Tatá na Jaguaribe 8
Tatá chega na porta do quarto do Sr. Benito. Duas da tarde, os pacientes estavam dormindo com a TV ligada baixinho. Aproxima da cama do avô, que abre os olhos. Num sorriso recebe a neta.
Da cadeira era difícil dar lhe um beijo na face. Para não o desacomodar, Tatá pegou a mão direita do avô, beijando-a, acarinhando suavemente, perguntando como ele estava naquela manhã.
Para o pássaro que voa, somente a sombra dele não participa da viagem, que fica no chão. Tatá recebeu a graça de voar como pássaro sobre os problemas que a limitação do movimento do corpo a impunha. Da breve confusão na chegada, não a impediu de passar para o estado de felicidade, quando avistou o avô no quarto.
Momento como aquele era único, quando Sr. Benito olhava dentro dos seus olhos, desde sempre, era enxergada enquanto alma, sentia o afeto que transpunha a relação de consanguinidade que tinha com ele. Era tão intima a relação, que soava serem conhecidos há muito, desde a eternidade.
Segurando a mão da neta, e olhando dentro de seus olhos, o avô falou:
___ Minha neta querida! Eu amo a vida! Amo viver! Quero realizar mais um pouco aqui. Estou muito doente, sei disso, mas não quero ir embora agora!
A neta empurrou um pouco mais a cadeira de rodas para ter a oportunidade de colocar uma das mãos no tórax, na altura do coração do avô. E conseguiu. Com a mão em contato, falou carinhosamente:
__ Aquele que bate, a porta se abre, o que busca, encontra. Não falou o Mestre? Fala! Vovô Benito! Fala para Deus que quer viver! Ele está no seu coração!
Vovô chorou muito. Pediu para que Tatá o acompanhasse numa oração. Antes, quis ir ao banheiro.
Como estava inchado! O abdomem, estendido, com respiração ofegante, os pés, calçados com alpargatas no número três vezes maior que o de costume, dirigiu até ao banheiro do quarto. Os ombros e braços, haviam perdido a estética antiga, os músculos que foram adornados nos anos do ofício de Oleiro.

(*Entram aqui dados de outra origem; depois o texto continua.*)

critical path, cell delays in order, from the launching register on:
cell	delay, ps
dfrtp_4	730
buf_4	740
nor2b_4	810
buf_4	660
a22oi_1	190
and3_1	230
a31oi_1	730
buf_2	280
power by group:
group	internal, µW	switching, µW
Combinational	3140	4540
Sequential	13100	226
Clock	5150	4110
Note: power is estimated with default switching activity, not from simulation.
--- config.mk ---
export PLATFORM = sky130hd
export DESIGN_NAME = host_wr_path
export DESIGN_NICKNAME = d
export VERILOG_FILES = /design/src/source/rdma_wr_pkg.sv /design/src/source/fifo_queue.sv /design/src/source/host_wr_path.sv
export SDC_FILE = /design/constraint.sdc
export NUM_CORES = 2
export LEC_CHECK = 0
export BUFFER_PORTS_ARGS = -buffer_cell sky130_fd_sc_hd__buf_2
export CORE_MARGIN = 2
export CORE_UTILIZATION = 55
export CTS_CLUSTER_DIAMETER = 200
export DETAILED_ROUTE_END_ITERATION = 8
export MAX_ROUTING_LAYER = met4
export PLACE_DENSITY = 0.71
export SLEW_MARGIN = 20
export SYNTH_ARGS = -nofsm -noshare
export SYNTH_HDL_FRONTEND = slang
export SYNTH_HIERARCHICAL = 1
export SYNTH_SLANG_ARGS = --single-unit
--- constraint.sdc ---
create_clock -name aclk -period 11.5 [get_ports aclk]
set_clock_uncertainty 0.15 [all_clocks]
set_input_delay 0.575 -clock aclk [delete_from_list [all_inputs] [get_ports aclk]]
set_output_delay 0.575 -clock aclk [all_outputs]
set_load 0.01 [all_outputs]
[config.mk]
export PLATFORM = sky130hd
export DESIGN_NAME = wr_data_steer
export DESIGN_NICKNAME = d
export VERILOG_FILES = /design/src/source/rdma_wr_pkg.sv /design/src/source/fifo_queue.sv /design/src/source/wr_data_steer.sv
export SDC_FILE = /design/constraint.sdc
export NUM_CORES = 1
export LEC_CHECK = 0
export ABC_CLOCK_PERIOD_IN_PS = 5000
export BUFFER_PORTS_ARGS = -buffer_cell sky130_fd_sc_hd__buf_2
export CAP_MARGIN = 20
export CORE_ASPECT_RATIO = 1.1
export CORE_MARGIN = 2
export CORE_UTILIZATION = 34
export CTS_CLUSTER_DIAMETER = 60
export CTS_CLUSTER_SIZE = 40
export DETAILED_ROUTE_END_ITERATION = 12
export GPL_TIMING_DRIVEN = 0
export PLACE_DENSITY = 0.67
export SLEW_MARGIN = 15
export SYNTH_ARGS = -nofsm -noshare
export SYNTH_HDL_FRONTEND = slang
export SYNTH_HIERARCHICAL = 1
export SYNTH_SLANG_ARGS = --single-unit
[constraint.sdc]
create_clock -name aclk -period 5 [get_ports aclk]
set_clock_uncertainty 0.2 [all_clocks]
set_input_delay 1 -clock aclk [delete_from_list [all_inputs] [get_ports aclk]]
set_output_delay 1 -clock aclk [all_outputs]
set_load 0.02 [all_outputs]
[src/source/rdma_wr_pkg.sv]
/*
 * Shared field widths, beat geometry and vector typedefs
 * for the RDMA write steering subsystem
 */
package rdma_wr_pkg;

  // --------------------------------------------------
  // Beat geometry
  // --------------------------------------------------

  // Data bits per beat
  parameter int DATA_BITS = 64;
  // One keep bit per data byte
  parameter int KEEP_BITS = DATA_BITS / 8;
  // Low length bits that select a byte inside a beat
  parameter int BEAT_LOG_BITS = $clog2(KEEP_BITS);

  // --------------------------------------------------
  // Request fields
  // --------------------------------------------------

  // Byte length of one write
  parameter int LEN_BITS = 16;
  // Process id
  parameter int PID_BITS = 6;
  // Virtual function id
  parameter int VFID_BITS = 4;

  typedef logic [LEN_BITS-1:0] len_t;
  typedef logic [PID_BITS-1:0] pid_t;
  typedef logic [VFID_BITS-1:0] vfid_t;

  // Queue pair number, vfid in the upper bits
  typedef logic [VFID_BITS+PID_BITS-1:0] qpn_t;

  // Beats per write, one extra bit for the round-up case
  typedef logic [LEN_BITS-BEAT_LOG_BITS:0] beats_t;

  typedef logic [DATA_BITS-1:0] beat_data_t;
  typedef logic [KEEP_BITS-1:0] beat_keep_t;

endpackage
`config.mk`:
```
export PLATFORM = sky130hd
export DESIGN_NAME = fir19_top
export DESIGN_NICKNAME = d
export VERILOG_FILES = /design/src/rtl/fir_pkg.sv /design/src/rtl/tap_bus_if.sv /design/src/rtl/tap_delay_line.sv /design/src/rtl/partial_mac.sv /design/src/rtl/fir_combiner.sv /design/src/rtl/fir19_top.sv
export SDC_FILE = /design/constraint.sdc
export NUM_CORES = 2
export LEC_CHECK = 0
export ABC_CLOCK_PERIOD_IN_PS = 28700
export BUFFER_PORTS_ARGS = -buffer_cell sky130_fd_sc_hd__buf_2
export CORE_MARGIN = 2
export CORE_UTILIZATION = 65
export DETAILED_ROUTE_END_ITERATION = 8
export PLACE_DENSITY = 0.82
export SYNTH_ARGS = -nofsm -noshare
export SYNTH_HDL_FRONTEND = slang
export SYNTH_SLANG_ARGS = --single-unit
export TNS_END_PERCENT = 100
```
`constraint.sdc`:
```
create_clock -name clk -period 28.7 [get_ports clk]
set_clock_uncertainty 0.2 [all_clocks]
set_input_delay 2.87 -clock clk [delete_from_list [all_inputs] [get_ports clk]]
set_output_delay 2.87 -clock clk [all_outputs]
set_load 0.005 [all_outputs]
```
`src/rtl/fir_pkg.sv`:
```
package fir_pkg;

	// ====================================================================
	// Filter geometry
	// ====================================================================

	localparam int NUM_TAPS = 19;
	localparam int SPLIT_TAP = 10;	// First tap of the upper MAC unit.

	// ====================================================================
	// Arithmetic widths
	// ====================================================================

	localparam int SAMPLE_WIDTH = 16;
	localparam int COEF_WIDTH = 8;
	localparam int COEF_FRAC = 7;	// Coefficients are Q0.7.
	localparam int ACC_WIDTH = 32;

	typedef logic signed [COEF_WIDTH-1:0] coef_t;
	typedef logic signed [ACC_WIDTH-1:0] acc_t;

	// Symmetric low-pass set, sums to 128 for unity DC gain.
	// Entry 0 weights the newest sample.
	localparam coef_t FIR_COEFS [NUM_TAPS] = '{
		-8'sd1,
		-8'sd2,
		-8'sd2,
		8'sd0,
		8'sd4,
		8'sd8,
		8'sd13,
		8'sd16,
		8'sd18,
		8'sd20,	// Center tap.
		8'sd18,
		8'sd16,
		8'sd13,
		8'sd8,
		8'sd4,
		8'sd0,
		-8'sd2,
		-8'sd2,
		-8'sd1
	};

endpackage

```
`src/rtl/tap_bus_if.sv`:
```
`timescale 1ns/1ps

interface tap_bus_if #(
	parameter int WIDTH = fir_pkg::SAMPLE_WIDTH
);
	import fir_pkg::*;

	logic signed [WIDTH-1:0] taps [NUM_TAPS];	// Tap 0 is the newest sample.
	logic advance;	// Taps shifted on the previous edge.

	modport source (
		output taps,
		output advance
	);

	modport sink (
		input taps,
		input advance
	);

endinterface

```
`src/rtl/tap_delay_line.sv`:
```
`timescale 1ns/1ps

module tap_delay_line #(
	parameter int WIDTH = fir_pkg::SAMPLE_WIDTH
) (
	input logic clk,
	input logic reset,
	input logic signed [WIDTH-1:0] sample_in,
	input logic sample_valid,
	tap_bus_if.source taps_bus
);
	import fir_pkg::*;

	logic signed [WIDTH-1:0] tap_q [NUM_TAPS];
	logic advance_q;

	// ====================================================================
	// Shift chain
	// ====================================================================

	always_ff @(posedge clk or posedge reset) begin
		if (reset) begin
			for (int i = 0; i < NUM_TAPS; i++) begin
				tap_q[i] <= '0;
			end
		end else if (sample_valid) begin
			tap_q[0] <= sample_in;
			for (int i = 1; i < NUM_TAPS; i++) begin
				tap_q[i] <= tap_q[i-1];	// Each tap takes its lower neighbor.
			end
		end
	end

	// Strobe delayed to line up with the shifted taps.
	always_ff @(posedge clk or posedge reset) begin
		if (reset) begin
			advance_q <= 1'b0;
		end else begin
			advance_q <= sample_valid;
		end
	end

	// ====================================================================
	// Bus outputs
	// ====================================================================

	assign taps_bus.taps = tap_q;
	assign taps_bus.advance = advance_q;

endmodule

```
`src/rtl/partial_mac.sv`:
```
`timescale 1ns/1ps

module partial_mac #(
	parameter int WIDTH = fir_pkg::SAMPLE_WIDTH,
	parameter int FIRST_TAP = 0,
	parameter int TAP_COUNT = fir_pkg::NUM_TAPS
) (
	input logic clk,
	input logic reset,
	tap_bus_if.sink taps_bus,
	output fir_pkg::acc_t partial_sum,
	output logic sum_valid
);
	import fir_pkg::*;

	// Full product width of one tap times one coefficient.
	localparam int PROD_WIDTH = WIDTH + COEF_WIDTH;

	logic signed [PROD_WIDTH-1:0] prod [TAP_COUNT];
	acc_t sum_comb;

	// ====================================================================
	// Products
	// ====================================================================

	always_comb begin
		for (int k = 0; k < TAP_COUNT; k++) begin
			prod[k] = taps_bus.taps[FIRST_TAP + k] * FIR_COEFS[FIRST_TAP + k];
		end
	end

	// ====================================================================
	// Adder tree
	// ====================================================================

	// Sign-extended accumulation, no rounding at this stage.
	always_comb begin
		sum_comb = '0;
		for (int k = 0; k < TAP_COUNT; k++) begin
			sum_comb = sum_comb + acc_t'(prod[k]);
		end
	end

	// ====================================================================
	// Output register
	// ====================================================================

	always_ff @(posedge clk or posedge reset) begin
		if (reset) begin
			partial_sum <= '0;
			sum_valid <= 1'b0;
		end else begin
			sum_valid <= taps_bus.advance;	// One pulse per accepted sample.
			if (taps_bus.advance) begin
				partial_sum <= sum_comb;
			end
		end
	end

endmodule

```
`src/rtl/fir_combiner.sv`:
```
`timescale 1ns/1ps

module fir_combiner #(
	parameter int WIDTH = fir_pkg::SAMPLE_WIDTH
) (
	input logic clk,
	input logic reset,
	input fir_pkg::acc_t low_sum,
	input fir_pkg::acc_t high_sum,
	input logic sums_valid,
	output logic signed [WIDTH-1:0] sample_out,
	output logic out_valid
);
	import fir_pkg::*;

	// One guard bit so the sum of two partials cannot wrap.
	typedef logic signed [ACC_WIDTH:0] wide_t;

	localparam wide_t ROUND_HALF = wide_t'(1) <<< (COEF_FRAC - 1);
	localparam wide_t OUT_MAX = (wide_t'(1) <<< (WIDTH - 1)) - wide_t'(1);
	localparam wide_t OUT_MIN = -(wide_t'(1) <<< (WIDTH - 1));

	wide_t total;
	wide_t scaled;
	logic signed [WIDTH-1:0] clamped;

	// ====================================================================
	// Round and saturate
	// ====================================================================

	always_comb begin
		total = wide_t'(low_sum) + wide_t'(high_sum) + ROUND_HALF;
		scaled = total >>> COEF_FRAC;	// Drop the coefficient fraction.

		if (scaled > OUT_MAX) begin
			clamped = OUT_MAX[WIDTH-1:0];
		end else if (scaled < OUT_MIN) begin
			clamped = OUT_MIN[WIDTH-1:0];
		end else begin
			clamped = scaled[WIDTH-1:0];
		end
	end

	// ====================================================================
	// Output register
	// ====================================================================

	always_ff @(posedge clk or posedge reset) begin
		if (reset) begin
			sample_out <= '0;
			out_valid <= 1'b0;
		end else begin
			out_valid <= sums_valid;
			if (sums_valid) begin
				sample_out <= clamped;	// Held between results.
			end
		end
	end

endmodule

```
`src/rtl/fir19_top.sv`:
```
`timescale 1ns/1ps

module fir19_top #(
	parameter int WIDTH = fir_pkg::SAMPLE_WIDTH
) (
	input logic clk,
	input logic reset,
	input logic signed [WIDTH-1:0] sample_in,
	input logic sample_valid,
	output logic signed [WIDTH-1:0] sample_out,
	output logic out_valid
);
	import fir_pkg::*;

	acc_t low_sum;
	acc_t high_sum;
	logic low_valid;
	logic high_valid;	// Mirrors low_valid, both units share one advance.

	tap_bus_if #(.WIDTH(WIDTH)) taps_bus ();

	// ====================================================================
	// Delay line
	// ====================================================================

	tap_delay_line #(.WIDTH(WIDTH)) u_delay_line (
		.clk (clk),
		.reset (reset),
		.sample_in (sample_in),
		.sample_valid (sample_valid),
		.taps_bus (taps_bus.source)
	);

	// ====================================================================
	// MAC units
	// ====================================================================

	partial_mac #(
		.WIDTH (WIDTH),
		.FIRST_TAP (0),
		.TAP_COUNT (SPLIT_TAP)
	) u_mac_low (
		.clk (clk),
		.reset (reset),
		.taps_bus (taps_bus.sink),
		.partial_sum (low_sum),
		.sum_valid (low_valid)
	);

	partial_mac #(
		.WIDTH (WIDTH),
		.FIRST_TAP (SPLIT_TAP),
		.TAP_COUNT (NUM_TAPS - SPLIT_TAP)
	) u_mac_high (
		.clk (clk),
		.reset (reset),
		.taps_bus (taps_bus.sink),
		.partial_sum (high_sum),
		.sum_valid (high_valid)
	);

	fir_combiner #(.WIDTH(WIDTH)) u_combiner (
		.clk (clk),
		.reset (reset),
		.low_sum (low_sum),
		.high_sum (high_sum),
		.sums_valid (low_valid),
		.sample_out (sample_out),
		.out_valid (out_valid)
	);

endmodule

```
# After elaboration in Yosys (flattened, before gate mapping)

Index checks and enable logic that the tools add are counted.

Bits of input ports: 19
Output and inout bits: 17
Memories kept: 0
Memory bits (writable): 0
Flip-flop bits (word level): 387
Bits in latches: 0
ROM bits: 0

Multiplexer cells: 2
$add $sub $neg: 23
$lt $le $gt $ge: 2
Reduce and logical (&&, ||, !) cells: 0
Div/mod/pow operators: 0
Multiply operators: 5
Bitwise gates (word level): 0
Equality and inequality tests: 0
Shifts and indexed selects: 0

Operators with widths:

| cell                  | number |
|---|---|
| $add 32x24->32        | 3 |
| $neg 16->23           | 4 |
| $mul 16x5->21 const B | 4 |
| $add 32x18->32        | 2 |
| $add 32x19->32        | 2 |
| $add 32x22->32        | 2 |
| $neg 16->24           | 2 |
| $add 32x32->33        | 1 |
| $add 33x8->33 const B | 1 |
| $add 32x20->32        | 1 |
| $add 32x21->32        | 1 |
| $mux 16               | 2 |
| $add 25x24->26        | 1 |
| $gt 26x16->1 const B  | 1 |
| $lt 26x16->1 const B  | 1 |
| $add 24x24->25        | 1 |
| $add 23x21->24        | 1 |
| $add 22x20->23        | 1 |
| $mul 16x4->20 const B | 1 |

# Longest topological paths before layout

Depth after elaboration: 9
Depth in mapped cells: 39

# Cells and area by module

A second synthesis with hierarchy kept.

Cell total of the unflattened synthesis: 2854
Area total of the unflattened synthesis: 33581.0 µm²

By module, submodules not included:

| module                    | times used | area an instance (µm²) | sequential area each (µm²) | cells an instance |
|---|---|---|---|---|
| tap_delay_line            | 1          | 12393.1                | 7632.3                     | 644 |
| partial_mac at u_mac_low  | 1          | 9763.1                 | 825.8                      | 1009 |
| partial_mac at u_mac_high | 1          | 8211.6                 | 750.7                      | 831 |
| fir_combiner              | 1          | 3213.1                 | 425.4                      | 370 |

# Least setup slack after synthesis

OpenSTA, ideal clock, no wires.

Path kind: register to register
Start point: register u_delay_line.tap_q, in the netlist u_delay_line.taps_bus.taps[258]
End point: register u_mac_low.partial_sum[29]
Path buffers: 0
Cell stages (with the launch flop): 36
Arrival: 8.636 ns
Clock period less this slack: 8.961 ns
Data required time: 28.375 ns
Slack: 19.739 ns
Library setup time: 0.125 ns
Path through: dfrtp_1 > or4_1 > nor2_1 > nand2_1 > or2_2 > nor4_1 > xnor2_1 > fa_1 > ha_1 > nor3_1 > o21ai_0 > a31oi_1 > o21ai_0 > o21ai_0 > nand2b_1 > a21oi_1 > xor2_1 > fa_1 > inv_1 > fa_1 > inv_1 > fa_1 > inv_1 > fa_1 > inv_1 > fa_1 > inv_1 > ha_1 > a21oi_1 > nor3b_1 > inv_1 > a31oi_1 > o31ai_1 > a311oi_1 > xnor2_1 > mux2_2

Cells in the longest elaborated chain, start to end: 8

RTL lines:

| element                           | line                 | RTL |
|---|---|---|
| from (decl)                       | tap_delay_line.sv:14 | `logic signed [WIDTH-1:0] tap_q [NUM_TAPS];` |
| from (signal, indexed assignment) | tap_delay_line.sv:29 | `tap_q[i] <= tap_q[i-1];` |
| $neg 16->23                       | partial_mac.sv:28    | `prod[k] = taps_bus.taps[FIRST_TAP + k] * FIR_COEFS[FIRST_TAP + k];` |
| $add 25x24->26                    | partial_mac.sv:40    | `sum_comb = sum_comb + acc_t'(prod[k]);` |
| $add 32x18->32                    | partial_mac.sv:40    |  |
| $add 32x19->32                    | partial_mac.sv:40    |  |
| $add 32x21->32                    | partial_mac.sv:40    |  |
| $add 32x20->32                    | partial_mac.sv:40    |  |
| $add 32x22->32 (2 in series)      | partial_mac.sv:40    |  |
| to (signal assigned)              | partial_mac.sv:55    | `partial_sum <= sum_comb;` |
| to (decl)                         | partial_mac.sv:11    | `output fir_pkg::acc_t partial_sum,` |

Every way passes these cells.
A chain may end at the register's enable or synchronous reset.

# Worst setup path in the final report

Ends and elaborated chain as after synthesis.

==> results.tsv <==
stage	metric	value	unit
final_layout	area taken by multi-input logic gates	0.0205	mm²
placement	number of port buffers	35	
logic_synthesis	Simple-Gate Fraction of Synth Area	6.86	%
timing	setup TNS	0	ns
detailed_routing	Iteration-0 DRC Markers	1315	
global_route	largest net degree at the start of global routing	138	
detailed_routing	first-pass iteration count of the detailed router	5	
floorplan	die height	228	µm
final_layout	post-route insts no fill	3756	
final_layout	most common cell after layout, fill and taps aside	inv_1	
placement	dpl ws	18.51	ns
timing	Final setup viols	0	
logic_synthesis	Yosys cell types	75	
floorplan	CORE AREA	0.0492	mm²
floorplan	Horiz. Die Dim	228	µm
final_layout	number of diodes	0	
cts	cts hold-fix bufs	0	
detailed_routing	Post-route DRC	0	
logic_synthesis	main flop type after synthesis	dfrtp_1	
logic_synthesis	Post-synth EDFFs	0	
final_layout	Fill cells	3296	
placement	Detail Placement HPWL	52.8	mm
global_route	initial antenna violation count	0	
detailed_routing	total wire length	68.5	mm
detailed_routing	DR vias	21600	
worst_setup_path	Worst Setup Path Type	flop to flop	
logic_synthesis	average cell area after synthesis	10.7	µm²
final_layout	Area Overhead vs Synth	7.71	%
detailed_routing	Via density	5.76	
logic_synthesis	Synthesized Nets	3708	
timing	final hold vios	0	
floorplan	Rows	81	
flow_run	Max Cap Viol	0	
cts	clock latency on the worst-skew pair	0.59	ns
timing	RSZ-0062 raised after global routing	no	
final_layout	layout cells sized above 1	14.5	%
final_layout	Layout Nets	3736	
worst_setup_path	Crit-path slowest cell	nor4_1	
timing	f_max	96.9	MHz
timing	Worst-Margin Slew	1.15	ns
worst_setup_path	WP data arrival	10.59	ns
worst_setup_path	Worst Setup End Kind	flop	
timing	worst rel slew slack	23.3	%
timing	final setup margin	18.38	ns
cts	TritonCTS Buffers	45	
cts	htree depth	2	
logic_synthesis	Synth Area in XOR/XNOR	4.88	%
logic_synthesis	post-synthesis register bit count	387	
global_route	total global routing overflow	0	
min_path	Worst Hold Class	flop to flop	
timing	Final Critical Period	10.32	ns
timing	Final period util	36.0	%
detailed_routing	wire per inst	18.2	µm
cts	Reg clk slew, reported paths	0.06	ns
logic_synthesis	post-synthesis cell count	3032	
global_route	vias in the first global route	24000	
worst_setup_path	critical path's largest stage delay	0.77	ns
floorplan	# IOs	36	
logic_synthesis	Mapped Area	0.0325	mm²
logic_synthesis	Yosys Warn Count	0	
logic_synthesis	share of flip-flops with an asynchronous set or reset	100	%
placement	gpl congestion	0.913	
worst_setup_path	reg-to-reg startpoint	u_delay_line.taps_bus.taps[258]$_DFFE_PP0P_	
logic_synthesis	mux contribution to synthesized area	9.99	%
placement	Placed Instances	3677	
cts	clk root buf	clkbuf_16	
cts	post_cts resized	0	
worst_setup_path	WP data required	28.97	ns
cts	clk buf depth	3	
worst_setup_path	Critical Path Source	u_delay_line.taps_bus.taps[258]$_DFFE_PP0P_	
cts	setup bufs post-CTS	0	
cts	CTS tree	built	
global_route	first-pass GRT wire length	117	mm
final_layout	FF+latch area	0.00969	mm²
logic_synthesis	post-synthesis adder-cell area fraction	32.6	%
timing	Slew Viols, Final	0	
status	status	completed	
global_route	GRT Util Overall	28.3	%
worst_setup_path	CP max FO	6	
worst_setup_path	Setup crit start kind	flop	
logic_synthesis	Compound-Gate Fraction of Synth Area	8.88	%
floorplan	die area	0.0518	mm²
floorplan	Starting Density	66.1	%
cts	clock sink total	387	
worst_setup_path	capturing point of the worst reg2reg path	u_mac_low.partial_sum[29]$_DFFE_PP0P_	
logic_synthesis	register area share after synthesis	29.8	%
worst_setup_path	FF-to-FF path depth	35	
worst_setup_path	r2r setup slk	18.38	ns
logic_synthesis	largest family of logic cells by synthesized area	adder cells	
worst_setup_path	CP endpoint	u_mac_low.partial_sum[29]$_DFFE_PP0P_	
final_layout	most frequent cells in the layout	inv_1, dfrtp_1, ha_1, fa_1, mux2_2	
detailed_routing	Final ANT Viol Nets	0	
synthesized netlist by cell type (17+ instances only):
cell	count	area share (%)
a31oi_1	17	0.33
nand3_1	22	0.34
xor2_1	67	1.8
o21a_1	25	0.58
ha_1	341	13
mux2_2	281	9.7
o21ai_0	155	2.4
a21oi_1	120	1.8
nand2b_1	22	0.42
nor2_1	91	1.1
a21o_1	34	0.79
nor2b_1	25	0.48
xnor2_1	114	3.1
nand2_1	166	1.9
dfrtp_1	387	30
clkbuf_1	55	0.64
nor3_1	30	0.46
inv_1	535	6.2
fa_1	316	19
worst min path at each step:
stage | startpoint | to | slack (ns) | cells past startpoint
6_report | u_mac_high.partial_sum[26]$_DFFE_PP0P_ | u_mac_high.partial_sum[26]$_DFFE_PP0P_ | 0.29 | 1
5_1_grt | u_mac_high.partial_sum[26]$_DFFE_PP0P_ | u_mac_high.partial_sum[26]$_DFFE_PP0P_ | 0.30 | 1
4_1_cts | u_delay_line.taps_bus.taps[90]$_DFFE_PP0P_ | u_delay_line.taps_bus.taps[74]$_DFFE_PP0P_ | 0.29 | 2
3_5_place_dp | u_delay_line.taps_bus.taps[87]$_DFFE_PP0P_ | u_delay_line.taps_bus.taps[71]$_DFFE_PP0P_ | 0.27 | 2
3_3_place_gp | u_delay_line.taps_bus.taps[48]$_DFFE_PP0P_ | u_delay_line.taps_bus.taps[32]$_DFFE_PP0P_ | 0.26 | 2
2_1_floorplan | u_delay_line.taps_bus.advance$_DFF_PP0_ | u_mac_low.sum_valid$_DFF_PP0_ | 0.17 | 0
registers in the layout (all words and copies together), names as in the netlist:
| register | cells |
|---|---|
| u_combiner.out_valid | 1 |
| u_mac_high.partial_sum | 32 |
| u_combiner.sample_out | 16 |
| u_delay_line.taps_bus.taps | 304 |
| u_delay_line.taps_bus.advance | 1 |
| u_mac_low.partial_sum | 32 |
| u_mac_low.sum_valid | 1 |
cell type report:
cell class,count,area share [%]
Multi-Input combinational cell,2046,58.7
Sequential cell,387,27.7
Inverter,535,5.76
Clock buffer,58,3.70
Tap cell,664,2.37
Clock inverter,21,1.05
Timing Repair Buffer,45,0.744
critical path, delay by kind of cell (launching register included):
| kind | cells | cell delay [ns] |
|---|---|---|
| flip-flops | 1 | 0.43 |
| buffers and inverters | 6 | 0.32 |
| multiplexers | 1 | 0.27 |
| AO/OA/AOI/OAI | 9 | 2.30 |
| AND/OR/NAND/NOR | 8 | 2.51 |
| adder cells (fa/ha/maj) | 8 | 3.72 |
| XOR/XNOR | 3 | 0.45 |
logic make-up after synthesis:
| group | count (synthesis) |
|---|---|
| adders and majority gates | 657 |
| DFF | 387 |
| and+or+nand+nor | 460 |
| xor gates and xnor gates | 181 |
| muxes | 289 |
| buffers and inverters | 599 |
| AOI/OAI and AO/OA | 459 |
per-stage QoR:
stage / area [µm²] / hold slack [ns] / utilization (%)
global placement: 33300 / 0.263 / 67.8
finish: 35000 / 0.287 / 71.2
detailed placement: 33300 / 0.271 / 67.8
CTS: 35000 / 0.287 / 71.2
global route: 35000 / 0.300 / 71.2
floorplan: 32500 / 0.173 / -
metal layers:
layer	wire [µm]	vias to the layer above	part of all wire, %	GRT usage, %
met5	0	-	0	0
met4	1970	0	2.9	9.15
met3	3400	159	5.0	4.93
met2	34100	459	50	49.3
met1	29000	10900	42	36.0
li1	-	10100	-	-
Power is left out: the tool's default activity adds up to more than one toggle a clock period on the data nets, which glitch-free logic cannot reach.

Era um homem completo, inteligente na arte de criar peças com argila. Tinha a agudez mental para refazer peças que não davam certo de amigos. Tornava-as novas, como se não tivessem sido defeituosas.
Retornou, fez uma breve oração com a neta, pediu melhoras a Deus, vida, uma chance de sair daquela situação.
Terminam a oração, abrem os olhos, veem os médicos da equipe entrando, residentes, e outro que indicava ser o professor do curso de medicina da especialidade do coração.
O quarto ficou repleto, a solenidade, o respeito com que tratavam os pacientes. Tatá passou assistir uma verdadeira aula prática do curso. Enquanto um dos cardiologista narrava a minuta, o histórico, de paciente a paciente, os residentes, em semi círculo no leito, ouviam o professor dialogar com a equipe sobre a vida pregressa dos doentes, prognósticos e diagnósticos possíveis para o tratamento.
Momento sacro, muita inteligência e conhecimento envolvidos no diálogo, tudo em prol da vida do ser humano.
Realizavam a visita com esmero, estampando amor na profissão que escolheram. Tocavam o paciente, auscultavam –os pelas mãos, tentando senti-los pelas vibração das veias, no pescoço, abdome e pernas.
Chegando no Sr. Benito, depois de uma breve discussão, aventaram a possibilidade da realização de exames nos rins e pulmão, não estava descartada a Hemodiálise.